EXERCISE DESCRIPTION – All of the records listed below should be retyped exactly.

(Data records)
### config.mk
export PLATFORM = sky130hd
export DESIGN_NAME = uart_rx
export DESIGN_NICKNAME = d
export VERILOG_FILES = /design/src/rtl/uart_rx.sv
export SDC_FILE = /design/constraint.sdc
export NUM_CORES = 1
export LEC_CHECK = 0
export CAP_MARGIN = 20
export CORE_UTILIZATION = 58
export CTS_BUF_LIST = sky130_fd_sc_hd__clkbuf_4 sky130_fd_sc_hd__clkbuf_8
export DETAILED_ROUTE_END_ITERATION = 10
export HOLD_SLACK_MARGIN = 0.03
export PLACE_DENSITY = 0.81
export SLEW_MARGIN = 20
export SYNTH_ARGS = -nofsm -noshare
export SYNTH_HDL_FRONTEND = slang
export SYNTH_SLANG_ARGS = --single-unit
export TNS_END_PERCENT = 50
### constraint.sdc
create_clock -name clk -period 2.7 [get_ports clk]
set_clock_uncertainty 0.05 [all_clocks]
set_input_delay 0.54 -clock clk [delete_from_list [all_inputs] [get_ports clk]]
set_output_delay 0.54 -clock clk [all_outputs]
set_load 0.01 [all_outputs]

ANSWER SECTION –
### config.mk
export PLATFORM = sky130hd
export DESIGN_NAME = uart_rx
export DESIGN_NICKNAME = d
export VERILOG_FILES = /design/src/rtl/uart_rx.sv
export SDC_FILE = /design/constraint.sdc
export NUM_CORES = 1
export LEC_CHECK = 0
export CAP_MARGIN = 20
export CORE_UTILIZATION = 58
export CTS_BUF_LIST = sky130_fd_sc_hd__clkbuf_4 sky130_fd_sc_hd__clkbuf_8
export DETAILED_ROUTE_END_ITERATION = 10
export HOLD_SLACK_MARGIN = 0.03
export PLACE_DENSITY = 0.81
export SLEW_MARGIN = 20
export SYNTH_ARGS = -nofsm -noshare
export SYNTH_HDL_FRONTEND = slang
export SYNTH_SLANG_ARGS = --single-unit
export TNS_END_PERCENT = 50
### constraint.sdc
create_clock -name clk -period 2.7 [get_ports clk]
set_clock_uncertainty 0.05 [all_clocks]
set_input_delay 0.54 -clock clk [delete_from_list [all_inputs] [get_ports clk]]
set_output_delay 0.54 -clock clk [all_outputs]
set_load 0.01 [all_outputs]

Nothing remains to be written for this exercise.